## [EXERCISE DESCRIPTION]
If a line in the entries contains the string "pass", include that line in your answer.

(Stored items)
################
[/design/flow/design.v]
module video(input clk, reset,
             input [1:0] pixelmem_data,
             output reg [16:0] pixelmem_address,
             output reg [1:0] dacout);
reg [31:0] counter;  
reg [16:0] line;  
reg [16:0] x;  
reg [16:0] pixelmem_address_pre;
always @(posedge clk)
begin
    if(reset == 1'b1)
    begin
            counter <= 32'b0;
            {line, pixelmem_address, 
            pixelmem_address_pre, x} <= 17'b0;
            dacout <= 2'b0;
    end
    else if(reset == 1'b0)
    begin
        counter <= counter + 1;
        if(counter <= 32'd46)
            dacout <= 2'b00;
        else if(counter > 32'd46)
        begin
            if(counter <= 32'd105)
            begin
                dacout <= 2'b01;
            end
            else if(counter <= 32'd620)
            begin
                    x <= x + 1;
                    if(((x > 17'd320) || (line > 17'd239)))
                    begin
                        pixelmem_address_pre <= pixelmem_address;
                        if(line > 17'd241) begin
                            dacout <= 2'b00;
                        end
                        else
                            dacout <= 2'b01;
                    end
                    else
                    begin
                        pixelmem_address <= (x + pixelmem_address_pre);
                        dacout <= pixelmem_data;
                    end
            end
            else if(counter < 32'd634)
            begin
                dacout <= 2'b01;
            end
            if(counter == 32'd634)
            begin
                x <= 17'd0;
                counter <= 32'd00;
                if(line == 17'd262)
                begin
                    line <= 17'd0;
                    pixelmem_address_pre <= 17'd0;
                end
                else
                    line <= line + 1;
            end
        end
    end
end
endmodule
<file path="./config.mk">
export PLATFORM = sky130hd
export DESIGN_NAME = ame_equal_coeff
export DESIGN_NICKNAME = ame_equal_coeff
export VERILOG_FILES = /design/flow/design.v
export SDC_FILE = /design/flow/constraint.sdc
export NUM_CORES = 4
export LEC_CHECK = 1
export CORE_UTILIZATION = 30
</file>
<file path="./constraint.sdc">
current_design ame_equal_coeff

set clk_period 9.3
set clk_io_pct 0.2

create_clock -name clk0 -period $clk_period [get_ports {clk_i}]

set non_clock_inputs [all_inputs -no_clocks]
set_input_delay [expr $clk_period * $clk_io_pct] -clock clk0 $non_clock_inputs
set_output_delay [expr $clk_period * $clk_io_pct] -clock clk0 [all_outputs]
</file>
<file path="./design.v">
`timescale 1 ns / 1 ps
module ame_equal_coeff #(
    parameter LINE_DATA_BITS = 7,
    parameter COMP_DATA_BITS = 8
) (
    input logic clk_i,
    input logic rst_n_i,
    input  logic comp_init_i,
    output logic comp_done_o,
    input logic [5:0] [LINE_DATA_BITS-1:0] line_data_i,
    output logic [3:0] [3:0] [COMP_DATA_BITS-1:0] comp_data_o
);
typedef enum logic [2:0] {
    IDLE   = 3'b000,
    COMP_1 = 3'b001,
    COMP_2 = 3'b010,
    COMP_3 = 3'b011,
    COMP_4 = 3'b100,
    COMP_5 = 3'b101,
    COMP_6 = 3'b110
} state_t;
state_t ctl_sta;
logic [5:0] [1:0] [COMP_DATA_BITS-1:0] line_data;
logic [3:0] [3:0] [COMP_DATA_BITS-1:0] comp_data;
typedef enum logic {
    DATA_1 = 1'b0,
    DATA_2 = 1'b1
} comp_data_t;
generate
    for (genvar i = 0; i < 6; i++) begin: comp_block
        assign line_data[i][DATA_1] = line_data_i[i];
        assign line_data[i][DATA_2] = line_data_i[i] << 1;
    end
endgenerate
logic comp_done;
assign comp_done_o = comp_done;
assign comp_data_o = comp_data;
always_ff @(posedge clk_i or negedge rst_n_i)
begin
    if (!rst_n_i) begin
        ctl_sta <= IDLE;
        comp_done <= 'b0;
        comp_data <= 'b0;
    end else begin
        case (ctl_sta)
            IDLE:
                ctl_sta <= comp_init_i ? COMP_1 : ctl_sta;
            COMP_1:
                ctl_sta <= COMP_2;
            COMP_2:
                ctl_sta <= COMP_3;
            COMP_3:
                ctl_sta <= COMP_4;
            COMP_4:
                ctl_sta <= COMP_5;
            COMP_5:
                ctl_sta <= COMP_6;
            COMP_6:
                ctl_sta <= comp_init_i ? COMP_1 : IDLE;
            default:
                ctl_sta <= IDLE;
        endcase
        comp_done <= (ctl_sta == COMP_6);
        case (ctl_sta)
            IDLE:
                comp_data <= 'b0;
            COMP_1: begin
                comp_data[0][0] <= - line_data[0][DATA_1] - line_data[1][DATA_2] - line_data[2][DATA_1];
                comp_data[1][0] <= - line_data[1][DATA_1] - line_data[2][DATA_2] - line_data[3][DATA_1];
                comp_data[2][0] <= - line_data[2][DATA_1] - line_data[3][DATA_2] - line_data[4][DATA_1];
                comp_data[3][0] <= - line_data[3][DATA_1] - line_data[4][DATA_2] - line_data[5][DATA_1];
            end
            COMP_2: begin
                comp_data[0][1] <= - line_data[0][DATA_1] - line_data[1][DATA_2] - line_data[2][DATA_1];
                comp_data[1][1] <= - line_data[1][DATA_1] - line_data[2][DATA_2] - line_data[3][DATA_1];
                comp_data[2][1] <= - line_data[2][DATA_1] - line_data[3][DATA_2] - line_data[4][DATA_1];
                comp_data[3][1] <= - line_data[3][DATA_1] - line_data[4][DATA_2] - line_data[5][DATA_1];
            end
            COMP_3: begin
                comp_data[0][0] <= comp_data[0][0] + line_data[0][DATA_1] + line_data[1][DATA_2] + line_data[2][DATA_1];
                comp_data[1][0] <= comp_data[1][0] + line_data[1][DATA_1] + line_data[2][DATA_2] + line_data[3][DATA_1];
                comp_data[2][0] <= comp_data[2][0] + line_data[2][DATA_1] + line_data[3][DATA_2] + line_data[4][DATA_1];
                comp_data[3][0] <= comp_data[3][0] + line_data[3][DATA_1] + line_data[4][DATA_2] + line_data[5][DATA_1];
                comp_data[0][2] <= - line_data[0][DATA_1] - line_data[1][DATA_2] - line_data[2][DATA_1];
                comp_data[1][2] <= - line_data[1][DATA_1] - line_data[2][DATA_2] - line_data[3][DATA_1];
                comp_data[2][2] <= - line_data[2][DATA_1] - line_data[3][DATA_2] - line_data[4][DATA_1];
                comp_data[3][2] <= - line_data[3][DATA_1] - line_data[4][DATA_2] - line_data[5][DATA_1];
            end
            COMP_4: begin
                comp_data[0][1] <= comp_data[0][1] + line_data[0][DATA_1] + line_data[1][DATA_2] + line_data[2][DATA_1];
                comp_data[1][1] <= comp_data[1][1] + line_data[1][DATA_1] + line_data[2][DATA_2] + line_data[3][DATA_1];
                comp_data[2][1] <= comp_data[2][1] + line_data[2][DATA_1] + line_data[3][DATA_2] + line_data[4][DATA_1];
                comp_data[3][1] <= comp_data[3][1] + line_data[3][DATA_1] + line_data[4][DATA_2] + line_data[5][DATA_1];
                comp_data[0][3] <= - line_data[0][DATA_1] - line_data[1][DATA_2] - line_data[2][DATA_1];
                comp_data[1][3] <= - line_data[1][DATA_1] - line_data[2][DATA_2] - line_data[3][DATA_1];
                comp_data[2][3] <= - line_data[2][DATA_1] - line_data[3][DATA_2] - line_data[4][DATA_1];
                comp_data[3][3] <= - line_data[3][DATA_1] - line_data[4][DATA_2] - line_data[5][DATA_1];
            end
            COMP_5: begin
                comp_data[0][2] <= comp_data[0][2] + line_data[0][DATA_1] + line_data[1][DATA_2] + line_data[2][DATA_1];
                comp_data[1][2] <= comp_data[1][2] + line_data[1][DATA_1] + line_data[2][DATA_2] + line_data[3][DATA_1];
                comp_data[2][2] <= comp_data[2][2] + line_data[2][DATA_1] + line_data[3][DATA_2] + line_data[4][DATA_1];
                comp_data[3][2] <= comp_data[3][2] + line_data[3][DATA_1] + line_data[4][DATA_2] + line_data[5][DATA_1];
            end
            COMP_6: begin
                comp_data[0][3] <= comp_data[0][3] + line_data[0][DATA_1] + line_data[1][DATA_2] + line_data[2][DATA_1];
                comp_data[1][3] <= comp_data[1][3] + line_data[1][DATA_1] + line_data[2][DATA_2] + line_data[3][DATA_1];
                comp_data[2][3] <= comp_data[2][3] + line_data[2][DATA_1] + line_data[3][DATA_2] + line_data[4][DATA_1];
                comp_data[3][3] <= comp_data[3][3] + line_data[3][DATA_1] + line_data[4][DATA_2] + line_data[5][DATA_1];
            end
            default:
                comp_data <= 'b0;
        endcase
    end
end
endmodule
</file>
<file path="./run.sh">
#!/bin/bash
# OpenROAD 26Q1-2900-gdf79404cd8, Yosys 0.63+post, stock flow scripts
make -C /OpenROAD-flow-scripts/flow DESIGN_CONFIG=/design/flow/config.mk WORK_HOME=/design/flow/orfs finish
</file>
==> run summary <==
outcome -> completed
Slew headroom -> 0.490
most frequent cells in the layout -> 242 x inv_1, 172 x clkdlybuf4s50_1, 158 x fa_1, 152 x a21oi_1, 136 x ha_1
max_cap viols -> 0
Routed WL per cell -> 20.4 um
Max clock buf depth -> 2
CP max FO -> 10
Slowest cell on crit path -> fa_1
filler cell count -> 4579
DP Wirelength -> 34800 um
DRC violations left -> 0
clock sinks -> 136
fin crit period -> 5190 ps
CTS root buf -> clkbuf_16
crit path DAT -> 5570 ps
global route overflow -> 0
CP cell instances -> clkdlybuf4s50_1, buf_4, inv_1, fa_1, inv_1, fa_1, ha_1, fa_1, a21o_1, a21oi_1, xnor2_1, nand2_1, a31oi_1
row count -> 79
drt total wl -> 45900 um
Port Buffers -> 173
clock latency on the worst-skew pair -> 450 ps
CP dominant cell by count -> fa_1
register share after synthesis -> 0.240
First DRT Iteration DRCs -> 781
total CTS buffers -> 17
XOR/XNOR Area Share -> 0.0608
Setup Crit Path Kind -> input pin to register
Ports -> 174
comb area leader -> adder cells
fp_density -> 0.305
die area -> 48200 um^2
Post-Syn Area per Cell -> 9.66 um^2
Antenna Violating Nets Remaining -> 0
ys flops -> 136
1st-pass router iterations -> 24
top_reg_cell synth -> dfrtp_1
fmax -> 193 MHz
period utilization -> 0.558
CTS tree -> yes
ys cells -> 1472
Final Max Slew Viols -> 0
HP Class -> register to register
initial antenna violation count -> 0
core area -> 46700 um^2
simple share -> 0.0627
OpenROAD warnings -> 29
# setup viols final -> 0
post-cts sizing count -> 0
vias per std cell -> 4.99
buffer count from post-CTS setup fixing -> 0
Final Power -> 5320 uW
Commonest Layout Cell -> inv_1
yosys aoi share -> 0.209
Final Hold Fails -> 0
Final GP Congestion -> 0.904
first-pass GRT wire length -> 70700 um
Post-Syn Instances -> 1472
CP endpoint kind -> register
Max VDD drop -> 0.166 mV
Power Density -> 309 nW/um^2
via count -> 11200
Synth warnings -> 1
ratio of cells with drive above 1 in the final layout -> 0.0463
Worst setup SP type -> input pin
Fin Hold WS -> 529 ps
Synth Cell Area -> 14200 um^2
Yosys chip area -> 14200 um^2
hold-fix buffers at CTS -> 0
area grow syn2layout -> 21.2%
max incr delay on CP -> 590 ps
clock transition at the registers of the reported paths -> 70 ps
count of library flops with an enable pin -> 0
GRT Overall Usage -> 0.206
Multiplexer share -> 0
fa+ha+maj area frac -> 0.342
width of the die -> 220 um
RSZ-0062 raised after global routing -> false
largest net degree at the start of global routing -> 55
number of global-route vias before repair -> 11300
Worst EP required -> 9680 ps
# diodes -> 0
Final Skew -> 12.9 ps
FFs w/ async S/R, synth -> 1.00
die y size -> 220 um
post-synthesis cell type count -> 45
Pleak -> 0.00798 uW
H-Tree Depth -> 4
setup TNS -> 0 ps
Slew @ Worst Pin -> 764 ps
==> path summary, 6_finish.rpt <==
check / slack [ps] / start / end / cells after the start
hold reg to reg: 530 / ctl_sta[0]$_DFF_PN1_ / ctl_sta[0]$_DFF_PN1_ / 2
max in group asynchronous: 6710 / rst_n_i / comp_data[54]$_DFFE_PN0N_ / 2
setup / recovery: 4110 / line_data_i[21] / comp_data[78]$_DFFE_PN0N_ / 13
hold / removal: 530 / ctl_sta[0]$_DFF_PN1_ / ctl_sta[0]$_DFF_PN1_ / 2
setup reg to reg: 6240 / comp_data[48]$_DFFE_PN0N_ / comp_data[54]$_DFFE_PN0N_ / 9
min in group asynchronous: 1390 / rst_n_i / comp_data[31]$_DFFE_PN0N_ / 1
==> power by group <==
| part | internal, uW | switching, uW | total, uW |
|---|---|---|---|
| logic | 1630 | 1790 | 3420 |
| registers | 815 | 284 | 1100 |
| clock network | 498 | 307 | 805 |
################
## [SOLUTION TO THIS TASK]
1st-pass router iterations -> 24
first-pass GRT wire length -> 70700 um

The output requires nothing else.